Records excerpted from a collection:
★ ★ ★ ★ ★ ★ ★
===== src/rtl/mem_test_initiator.sv =====
// mem_test_initiator: memory port traffic generator and checker.
// Writes p_num_reqs full-width words, reads them back, checks each response
// for type, opaque and (on reads) data, then reports pass/fail.
// Optional build macro MEM_TEST_INIT_RAND_STALL_EN adds LFSR-driven stalls
// on the request and response handshakes.
module mem_test_initiator #(
    parameter int          p_opaque_nbits    = 8,
    parameter int          p_addr_nbits      = 32,
    parameter int          p_data_nbits      = 32,
    parameter int          p_num_reqs        = 16,
    parameter int          p_base_addr       = 0,
    parameter int          p_max_outstanding = 4,
    parameter logic [31:0] p_data_seed       = 32'hA5A5_0000,
    localparam int LEN_NBITS  = (p_data_nbits > 8) ? $clog2(p_data_nbits / 8) : 1,
    localparam int REQ_NBITS  = 3 + p_opaque_nbits + p_addr_nbits + LEN_NBITS + p_data_nbits,
    localparam int RESP_NBITS = 3 + p_opaque_nbits + LEN_NBITS + p_data_nbits
) (
    input  logic                  clk,
    input  logic                  reset,
    input  logic                  start,
    output logic                  memreq_val,
    input  logic                  memreq_rdy,
    output logic [REQ_NBITS-1:0]  memreq_msg,
    input  logic                  memresp_val,
    output logic                  memresp_rdy,
    input  logic [RESP_NBITS-1:0] memresp_msg,
    output logic                  busy,
    output logic                  done,
    output logic                  pass,
    output logic [15:0]           err_count
);

    localparam logic [2:0] TYPE_READ  = 3'd0;
    localparam logic [2:0] TYPE_WRITE = 3'd1;
    localparam int CNT_NBITS = $clog2(p_num_reqs + 1);
    localparam int SUM_NBITS = (p_data_nbits > 32) ? p_data_nbits : 32;
    localparam logic [CNT_NBITS-1:0] NUM_REQS = CNT_NBITS'(p_num_reqs);
    localparam logic [CNT_NBITS-1:0] LAST_IDX = CNT_NBITS'(p_num_reqs - 1);
    localparam logic [3:0]           MAX_OUT  = 4'(p_max_outstanding);

    typedef enum logic [2:0] {
        IDLE,
        WR,
        WR_DRAIN,
        RD,
        RD_DRAIN,
        DONE
    } state_t;

    state_t                 state;
    state_t                 state_next;
    logic [CNT_NBITS-1:0]   req_idx;
    logic [CNT_NBITS-1:0]   resp_idx;
    logic [3:0]             outstanding;
    logic [3:0]             outstanding_next;
    logic [15:0]            err_next;
    logic                   req_fire;
    logic                   resp_fire;
    logic                   resp_err;
    logic                   req_allowed;
    logic                   wr_phase;
    logic                   last_req;
    logic                   enter_phase;
    logic                   restart;

    logic [p_addr_nbits-1:0]   req_addr;
    logic [p_data_nbits-1:0]   req_data;
    logic [SUM_NBITS-1:0]      req_sum;
    logic [SUM_NBITS-1:0]      exp_sum;
    logic [p_data_nbits-1:0]   exp_data;
    logic [p_opaque_nbits-1:0] exp_opaque;

    logic [2:0]                resp_type;
    logic [p_opaque_nbits-1:0] resp_opaque;
    logic [LEN_NBITS-1:0]      unused_resp_len;
    logic [p_data_nbits-1:0]   resp_data;

    assign resp_type       = memresp_msg[RESP_NBITS-1 -: 3];
    assign resp_opaque     = memresp_msg[LEN_NBITS + p_data_nbits +: p_opaque_nbits];
    assign unused_resp_len = memresp_msg[p_data_nbits +: LEN_NBITS];
    assign resp_data       = memresp_msg[p_data_nbits-1:0];

`ifdef MEM_TEST_INIT_RAND_STALL_EN
    logic [15:0] lfsr;
    logic        val_hold;

    // Free-running Fibonacci LFSR (taps 16,14,13,11) that picks stall cycles
    always_ff @(posedge clk) begin
        if (!reset) begin
            lfsr <= 16'hACE1;
        end else begin
            lfsr <= {lfsr[14:0], lfsr[15] ^ lfsr[13] ^ lfsr[12] ^ lfsr[10]};
        end
    end

    // Remember an un-accepted request so the stall gate cannot withdraw it
    always_ff @(posedge clk) begin
        if (!reset) begin
            val_hold <= 1'b0;
        end else begin
            val_hold <= memreq_val && !memreq_rdy;
        end
    end
`endif

    // Handshakes, request fields, response checking and counter arithmetic
    always_comb begin
        wr_phase    = (state == WR) || (state == WR_DRAIN);
        busy        = (state != IDLE) && (state != DONE);
        req_allowed = ((state == WR) || (state == RD)) &&
                      (req_idx < NUM_REQS) && (outstanding < MAX_OUT);
`ifdef MEM_TEST_INIT_RAND_STALL_EN
        memreq_val  = req_allowed && (lfsr[1] || val_hold);
        memresp_rdy = busy && lfsr[0];
`else
        memreq_val  = req_allowed;
        memresp_rdy = busy;
`endif
        req_fire  = memreq_val && memreq_rdy;
        resp_fire = memresp_val && memresp_rdy;
        last_req  = req_fire && (req_idx == LAST_IDX);

        outstanding_next = outstanding;
        if (req_fire && !resp_fire) begin
            outstanding_next = outstanding + 4'd1;
        end else if (!req_fire && resp_fire) begin
            outstanding_next = outstanding - 4'd1;
        end

        req_addr = p_addr_nbits'(p_base_addr) +
                   p_addr_nbits'(req_idx) * p_addr_nbits'(p_data_nbits / 8);
        req_sum  = SUM_NBITS'(p_data_seed) + SUM_NBITS'(req_idx);
        req_data = (state == WR) ? p_data_nbits'(req_sum) : '0;
        memreq_msg = {(state == WR) ? TYPE_WRITE : TYPE_READ,
                      p_opaque_nbits'(req_idx),
                      req_addr,
                      LEN_NBITS'(0),
                      req_data};

        exp_sum    = SUM_NBITS'(p_data_seed) + SUM_NBITS'(resp_idx);
        exp_data   = p_data_nbits'(exp_sum);
        exp_opaque = p_opaque_nbits'(resp_idx);
        resp_err   = resp_fire &&
                     ((resp_type != (wr_phase ? TYPE_WRITE : TYPE_READ)) ||
                      (resp_opaque != exp_opaque) ||
                      (!wr_phase && (resp_data != exp_data)));

        restart  = start && (state == DONE);
        err_next = err_count;
        if (restart) begin
            err_next = 16'd0;
        end else if (resp_err && (err_count != 16'hFFFF)) begin
            err_next = err_count + 16'd1;
        end
    end

    // Phase sequencing: write burst, drain, read burst, drain, report
    always_comb begin
        state_next = state;
        case (state)
            IDLE:     if (start) state_next = WR;
            WR:       if (last_req) state_next = (outstanding_next == 4'd0) ? RD : WR_DRAIN;
            WR_DRAIN: if (outstanding_next == 4'd0) state_next = RD;
            RD:       if (last_req) state_next = (outstanding_next == 4'd0) ? DONE : RD_DRAIN;
            RD_DRAIN: if (outstanding_next == 4'd0) state_next = DONE;
            DONE:     if (start) state_next = WR;
            default:  state_next = IDLE;
        endcase
        enter_phase = ((state_next == WR) || (state_next == RD)) && (state_next != state);
    end

    // State register, per-phase indices, outstanding count and run result
    always_ff @(posedge clk) begin
        if (!reset) begin
            state       <= IDLE;
            req_idx     <= '0;
            resp_idx    <= '0;
            outstanding <= 4'd0;
            err_count   <= 16'd0;
            done        <= 1'b0;
            pass        <= 1'b0;
        end else begin
            state       <= state_next;
            outstanding <= outstanding_next;
            err_count   <= err_next;
            if (enter_phase) begin
                req_idx  <= '0;
                resp_idx <= '0;
            end else begin
                if (req_fire) req_idx <= req_idx + CNT_NBITS'(1);
                if (resp_fire) resp_idx <= resp_idx + CNT_NBITS'(1);
            end
            if (restart) begin
                done <= 1'b0;
                pass <= 1'b0;
            end else if ((state_next == DONE) && (state != DONE)) begin
                done <= 1'b1;
                pass <= (err_next == 16'd0);
            end
        end
    end

endmodule
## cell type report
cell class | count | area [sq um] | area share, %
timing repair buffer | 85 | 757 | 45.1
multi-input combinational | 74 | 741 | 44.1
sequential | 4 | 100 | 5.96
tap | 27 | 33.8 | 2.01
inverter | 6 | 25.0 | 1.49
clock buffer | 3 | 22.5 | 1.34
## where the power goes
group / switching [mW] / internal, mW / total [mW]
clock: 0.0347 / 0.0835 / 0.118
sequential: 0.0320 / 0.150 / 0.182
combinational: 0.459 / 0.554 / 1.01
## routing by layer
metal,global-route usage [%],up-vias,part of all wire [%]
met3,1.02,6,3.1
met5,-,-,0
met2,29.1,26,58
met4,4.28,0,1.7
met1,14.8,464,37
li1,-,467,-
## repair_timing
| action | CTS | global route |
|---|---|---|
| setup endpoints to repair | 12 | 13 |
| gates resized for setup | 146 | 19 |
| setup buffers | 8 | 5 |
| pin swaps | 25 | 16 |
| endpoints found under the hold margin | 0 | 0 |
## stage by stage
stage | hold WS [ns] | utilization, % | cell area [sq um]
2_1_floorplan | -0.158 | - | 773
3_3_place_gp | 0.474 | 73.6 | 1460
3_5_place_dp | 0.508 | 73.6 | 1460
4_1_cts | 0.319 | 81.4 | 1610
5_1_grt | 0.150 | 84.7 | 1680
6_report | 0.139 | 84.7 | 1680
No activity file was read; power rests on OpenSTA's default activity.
`src/rtl/bin2gray_counter_pkg.sv`:
```
// Shared constants and the binary-to-Gray helper used by the counter and its bench.
package bin2gray_counter_pkg;

  localparam int WIDTH_DEF = 4;
  // Widest code the helper handles; callers zero-extend into it. Counter widths must stay below it.
  localparam int MAX_WIDTH = 64;

  function automatic logic [MAX_WIDTH-1:0] bin2gray(input logic [MAX_WIDTH-1:0] value);
    return value ^ (value >> 1);
  endfunction

endpackage

```
`src/rtl/bin2gray_comb.sv`:
```
// Purely combinational WIDTH-bit binary-to-reflected-Gray converter.
module bin2gray_comb
  import bin2gray_counter_pkg::*;
#(
  parameter int WIDTH = WIDTH_DEF
) (
  input  logic [WIDTH-1:0] bin,
  output logic [WIDTH-1:0] gray
);

  logic [MAX_WIDTH-1:0] bin_wide;
  logic [MAX_WIDTH-1:0] gray_wide;
  logic                 unused_hi;

  always_comb begin
    bin_wide            = '0;
    bin_wide[WIDTH-1:0] = bin;
  end

  assign gray_wide = bin2gray(bin_wide);
  assign gray      = gray_wide[WIDTH-1:0];
  // Upper bits are always zero because the input is zero-extended.
  assign unused_hi = ^gray_wide[MAX_WIDTH-1:WIDTH];

endmodule

```
`src/rtl/bin2gray_counter.sv`:
```
// Up/down binary counter with a registered Gray-code copy and a registered wrap pulse.
module bin2gray_counter
  import bin2gray_counter_pkg::*;
#(
  parameter int WIDTH = WIDTH_DEF
) (
  input  logic             clk,
  input  logic             rst_n,
  input  logic             en,
  input  logic             up,
  input  logic             load,
  input  logic [WIDTH-1:0] load_bin,
  output logic [WIDTH-1:0] bin,
  output logic [WIDTH-1:0] gray,
  output logic             wrap
);

  logic [WIDTH-1:0] bin_q;
  logic [WIDTH-1:0] gray_q;
  logic             wrap_q;
  logic [WIDTH-1:0] bin_next;
  logic [WIDTH-1:0] gray_next;
  logic             wrap_next;

  localparam logic [WIDTH-1:0] STEP = {{(WIDTH-1){1'b0}}, 1'b1};

  // Priority: load, then count, otherwise hold. Wrap flags the modular carry/borrow only.
  always_comb begin
    bin_next  = bin_q;
    wrap_next = 1'b0;
    if (load) begin
      bin_next = load_bin;
    end else if (en) begin
      if (up) begin
        bin_next  = bin_q + STEP;
        wrap_next = &bin_q;
      end else begin
        bin_next  = bin_q - STEP;
        wrap_next = ~|bin_q;
      end
    end
  end

  // Gray is encoded from the next binary value so both registers update on the same edge.
  bin2gray_comb #(
    .WIDTH (WIDTH)
  ) u_bin2gray_comb (
    .bin  (bin_next),
    .gray (gray_next)
  );

  always_ff @(posedge clk or negedge rst_n) begin
    if (!rst_n) begin
      bin_q  <= '0;
      gray_q <= '0;
      wrap_q <= 1'b0;
    end else begin
      bin_q  <= bin_next;
      gray_q <= gray_next;
      wrap_q <= wrap_next;
    end
  end

  assign bin  = bin_q;
  assign gray = gray_q;
  assign wrap = wrap_q;

endmodule
```
$ cat src/rtl/s838_param_counter.sv
// s838_param_counter: cascadable up/down modulo or saturating counter with group carry-lookahead
module s838_param_counter
  import s838_pkg::*;
#(
  parameter int WIDTH = DEF_WIDTH,
  parameter int GROUP = DEF_GROUP,
  parameter bit SAT   = 1'b0
) (
  input  logic             i_ck,
  input  logic             i_clear,
  input  logic             i_en,
  input  logic             i_cin,
  input  logic             i_up,
  input  logic             i_load,
  input  logic [WIDTH-1:0] i_ld_val,
  input  logic [WIDTH-1:0] i_mod_val,
  output logic [WIDTH-1:0] o_count,
  output logic             o_cout,
  output logic             o_wrap
);
  localparam int NG = WIDTH / GROUP;
  logic [WIDTH-1:0] r_count, w_step_val, w_next;
  logic [NG-1:0]    w_gen;
  logic             w_step, w_term, r_wrap;
  assign w_gen[0] = 1'b1;
  genvar g;
  for (g = 0; g < NG; g++) begin : g_grp
    logic w_ones, w_zeros;
    s838_carry_group #(.GROUP(GROUP)) u_grp (
      .i_bits (r_count[g*GROUP +: GROUP]),
      .i_up   (i_up),
      .i_en   (w_gen[g]),
      .o_ones (w_ones),
      .o_zeros(w_zeros),
      .o_bits (w_step_val[g*GROUP +: GROUP])
    );
    if (g < NG - 1) begin : g_chain
      assign w_gen[g+1] = w_gen[g] & ((i_up == UP) ? w_ones : w_zeros);
    end
  end
  assign w_step = i_en & i_cin;
  assign w_term = (i_up == DOWN) ? (r_count == '0) : (r_count >= i_mod_val);
  assign o_cout = w_step & w_term;
  // saturating up at terminal lands on Mod_val, which also clamps a count above it
  always_comb begin
    w_next = w_term ? (SAT ? ((i_up == UP) ? i_mod_val : '0) : ((i_up == UP) ? '0 : i_mod_val)) : w_step_val;
  end
  always_ff @(posedge i_ck) begin
    r_count <= i_clear ? '0 : i_load ? i_ld_val : w_step ? w_next : r_count;
    r_wrap  <= ~i_clear & ~i_load & o_cout;
  end
  assign o_count = r_count;
  assign o_wrap  = r_wrap;
endmodule
===== config.mk =====
export PLATFORM = sky130hd
export DESIGN_NAME = run_detector_n
export DESIGN_NICKNAME = d
export VERILOG_FILES = /design/src/rtl/run_detector_n.sv
export SDC_FILE = /design/constraint.sdc
export NUM_CORES = 1
export LEC_CHECK = 0
export ABC_AREA = 1
export BUFFER_PORTS_ARGS = -buffer_cell sky130_fd_sc_hd__buf_2
export CAP_MARGIN = 20
export CELL_PAD_IN_SITES_DETAIL_PLACEMENT = 1
export CELL_PAD_IN_SITES_GLOBAL_PLACEMENT = 2
export CORE_AREA = 5 5 48 50
export DETAILED_ROUTE_END_ITERATION = 10
export DIE_AREA = 0 0 53 55
export PLACE_DENSITY = 0.72
export SLEW_MARGIN = 20
export SYNTH_ARGS = -nofsm -noshare
export SYNTH_HDL_FRONTEND = slang
export SYNTH_SLANG_ARGS = --single-unit

===== constraint.sdc =====
create_clock -name clk -period 4.5 [get_ports clk]
set_input_delay 0.45 -clock clk [delete_from_list [all_inputs] [get_ports clk]]
set_output_delay 0.45 -clock clk [all_outputs]
set_load 0.02 [all_outputs]

===== src/rtl/run_detector_n.sv =====
// Purpose : per-channel detector for runs of consecutive 1's with a runtime threshold,
//           overlapping / non-overlapping mode and an enable qualifier.
// Latency : out is combinational (0 cycles); out_q and run_len are registered (1 cycle).
// Backpress: none. Inputs are sampled only when en=1, and en=0 freezes the run counters.
//
// Ports:
//   clk      rising-edge clock
//   reset_n  synchronous active-low reset
//   en       sample strobe; in[] is evaluated only when en=1
//   clr      synchronous clear of all run counters (wins over en)
//   mode     0 = overlapping hits, 1 = counter restarts after each hit
//   thresh   run length required for a hit; 0 disables detection
//   in       one data bit per channel
//   out      Mealy hit per channel (combinational)
//   out_q    out registered
//   run_len  registered run counter, channel i at [i*CNT_W +: CNT_W]
module run_detector_n #(
    parameter int CHANNELS = 1,
    parameter int CNT_W    = 4
) (
    input  logic                      clk,
    input  logic                      reset_n,
    input  logic                      en,
    input  logic                      clr,
    input  logic                      mode,
    input  logic [CNT_W-1:0]          thresh,
    input  logic [CHANNELS-1:0]       in,
    output logic [CHANNELS-1:0]       out,
    output logic [CHANNELS-1:0]       out_q,
    output logic [CHANNELS*CNT_W-1:0] run_len
);

    logic [CHANNELS-1:0][CNT_W-1:0] cnt_q;
    logic [CHANNELS-1:0][CNT_W-1:0] cnt_d;
    // One extra bit so a saturated counter still compares correctly against thresh.
    logic [CHANNELS-1:0][CNT_W:0]   inc;
    logic [CHANNELS-1:0]            hit;
    logic [CNT_W:0]                 thr_ext;
    logic                           thr_nz;

    assign thr_ext = {1'b0, thresh};
    assign thr_nz  = |thresh;

    always_comb begin
        inc   = '0;
        hit   = '0;
        cnt_d = cnt_q;
        for (int i = 0; i < CHANNELS; i++) begin
            inc[i] = {1'b0, cnt_q[i]} + 1'b1;
            hit[i] = reset_n & ~clr & en & in[i] & thr_nz & (inc[i] >= thr_ext);

            if (clr) begin
                cnt_d[i] = '0;
            end else if (!en) begin
                cnt_d[i] = cnt_q[i];              // en gaps are transparent to a run
            end else if (!in[i]) begin
                cnt_d[i] = '0;
            end else if (mode && hit[i]) begin
                cnt_d[i] = '0;                    // non-overlapping: next run starts fresh
            end else if (inc[i][CNT_W]) begin
                cnt_d[i] = '1;                    // saturate rather than wrap
            end else begin
                cnt_d[i] = inc[i][CNT_W-1:0];
            end
        end
    end

    always_ff @(posedge clk) begin
        if (!reset_n) begin
            cnt_q <= '0;
            out_q <= '0;
        end else begin
            cnt_q <= cnt_d;
            out_q <= hit;
        end
    end

    assign out     = hit;
    assign run_len = cnt_q;

endmodule

Yosys cells after proc, flatten, opt, wreduce, memory -nomap -nowiden
Cells that the tools add are included.
Widths: inputs -> output; s select.
{"block": "totals", "ff_bits": 5, "word_cells": 17, "output_inout_bits": 6, "input_bits": 10}
{"block": "classes", "n_mux": 3, "n_bitwise": 7, "reduce_logical": 3, "addsub": 1, "n_lt_le_gt_ge": 1}
{"op": "$mux 4", "n": 3}
{"op": "$add 4x1->5 const B", "n": 1}
{"op": "$and 1x1->1", "n": 5}
{"op": "$ge 5x4->1", "n": 1}
{"op": "$reduce_or 4->1", "n": 1}
{"op": "$not 1->1", "n": 2}
{"op": "$reduce_or 2->1", "n": 1}
{"op": "$logic_and 1x1->1", "n": 1}

Depth between registers and ports, before layout
Gate-level depths: netlist of the first run.
{"block": "logic_depth", "word_depth": 9, "depth_mapped": 14}

Worst setup path before layout of the first run
No wires, ideal clock.
{"block": "synth_path", "kind": "register to output", "start": "register cnt_q, in the netlist run_len[0]", "end": "output out", "t_arrival_ps": 1694, "path_stages_with_launch": 13, "path_buffers": 0, "t_required_ps": 4050, "setup_slack_ps": 2356, "path_cell_list": "dfxtp_1 > ha_1 > nand2_1 > inv_2 > nor2_1 > ha_1 > nand2_1 > inv_1 > nand2_1 > nand2_1 > nand2_4 > nand2_2 > and2_1"}
{"block": "synth_via", "elab_chain_len": 3}
{"element": "start: declaration", "line_no": "33", "rtl": "logic [CHANNELS-1:0][CNT_W-1:0] cnt_q;"}
{"element": "start signal: assignment", "line_no": "73", "rtl": "cnt_q <= cnt_d;"}
{"element": "$add 4x1->5", "line_no": "49", "rtl": "inc[i] = {1'b0, cnt_q[i]} + 1'b1;"}
{"element": "$ge 5x4->1", "line_no": "50", "rtl": "hit[i] = reset_n & ~clr & en & in[i] & thr_nz & (inc[i] >= thr_ext);"}
{"element": "$and 1x1->1", "line_no": "50"}
{"element": "end: declaration", "line_no": "28", "rtl": "output logic [CHANNELS-1:0] out,"}
No other way between the ends.

Final worst setup path of the first run
Ends and elaborated chain as after synthesis.

==> results of run 1 <==
[metal layers]
layer | global-route usage | wire length [um]
met5 | 0 | 0
met4 | 0.03830 | 0
met3 | 0.01340 | 62
met2 | 0.1550 | 510
met1 | 0.08640 | 467
[kinds of logic after synthesis]
| logic type | after synthesis |
|---|---|
| simple gates | 34 |
| buf+inv | 13 |
| flops | 5 |
| fa+ha+maj | 5 |
| compound gates | 7 |
[cell type report]
| class | instances | area [um^2] |
|---|---|---|
| Clock buffer | 4 | 26.28 |
| Fill cell | 256 | 1315 |
| Inverter | 13 | 48.80 |
| Multi-Input combinational cell | 46 | 262.8 |
| Sequential cell | 5 | 100.1 |
| Tap cell | 27 | 33.78 |
| Timing Repair Buffer | 15 | 75.07 |
[cells in the mapped netlist (all sizes together)]
library cell  number  area share
a21oi              6       0.082
and2               2       0.030
dfxtp              5        0.24
ha                 5        0.15
inv               13        0.12
nand2             19        0.20
nand3              7       0.097
nor2               5       0.046
o21ai              1       0.012
or2                1       0.015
★ ★ ★ ★ ★ ★ ★
▸ Assignment
A word-for-word copy of the lines above from the one with "the run counters." through the one with "run starts fresh", inclusive, is the only output wanted.

▸ Solution to the exercise
// Backpress: none. Inputs are sampled only when en=1, and en=0 freezes the run counters.
//
// Ports:
//   clk      rising-edge clock
//   reset_n  synchronous active-low reset
//   en       sample strobe; in[] is evaluated only when en=1
//   clr      synchronous clear of all run counters (wins over en)
//   mode     0 = overlapping hits, 1 = counter restarts after each hit
//   thresh   run length required for a hit; 0 disables detection
//   in       one data bit per channel
//   out      Mealy hit per channel (combinational)
//   out_q    out registered
//   run_len  registered run counter, channel i at [i*CNT_W +: CNT_W]
module run_detector_n #(
    parameter int CHANNELS = 1,
    parameter int CNT_W    = 4
) (
    input  logic                      clk,
    input  logic                      reset_n,
    input  logic                      en,
    input  logic                      clr,
    input  logic                      mode,
    input  logic [CNT_W-1:0]          thresh,
    input  logic [CHANNELS-1:0]       in,
    output logic [CHANNELS-1:0]       out,
    output logic [CHANNELS-1:0]       out_q,
    output logic [CHANNELS*CNT_W-1:0] run_len
);

    logic [CHANNELS-1:0][CNT_W-1:0] cnt_q;
    logic [CHANNELS-1:0][CNT_W-1:0] cnt_d;
    // One extra bit so a saturated counter still compares correctly against thresh.
    logic [CHANNELS-1:0][CNT_W:0]   inc;
    logic [CHANNELS-1:0]            hit;
    logic [CNT_W:0]                 thr_ext;
    logic                           thr_nz;

    assign thr_ext = {1'b0, thresh};
    assign thr_nz  = |thresh;

    always_comb begin
        inc   = '0;
        hit   = '0;
        cnt_d = cnt_q;
        for (int i = 0; i < CHANNELS; i++) begin
            inc[i] = {1'b0, cnt_q[i]} + 1'b1;
            hit[i] = reset_n & ~clr & en & in[i] & thr_nz & (inc[i] >= thr_ext);

            if (clr) begin
                cnt_d[i] = '0;
            end else if (!en) begin
                cnt_d[i] = cnt_q[i];              // en gaps are transparent to a run
            end else if (!in[i]) begin
                cnt_d[i] = '0;
            end else if (mode && hit[i]) begin
                cnt_d[i] = '0;                    // non-overlapping: next run starts fresh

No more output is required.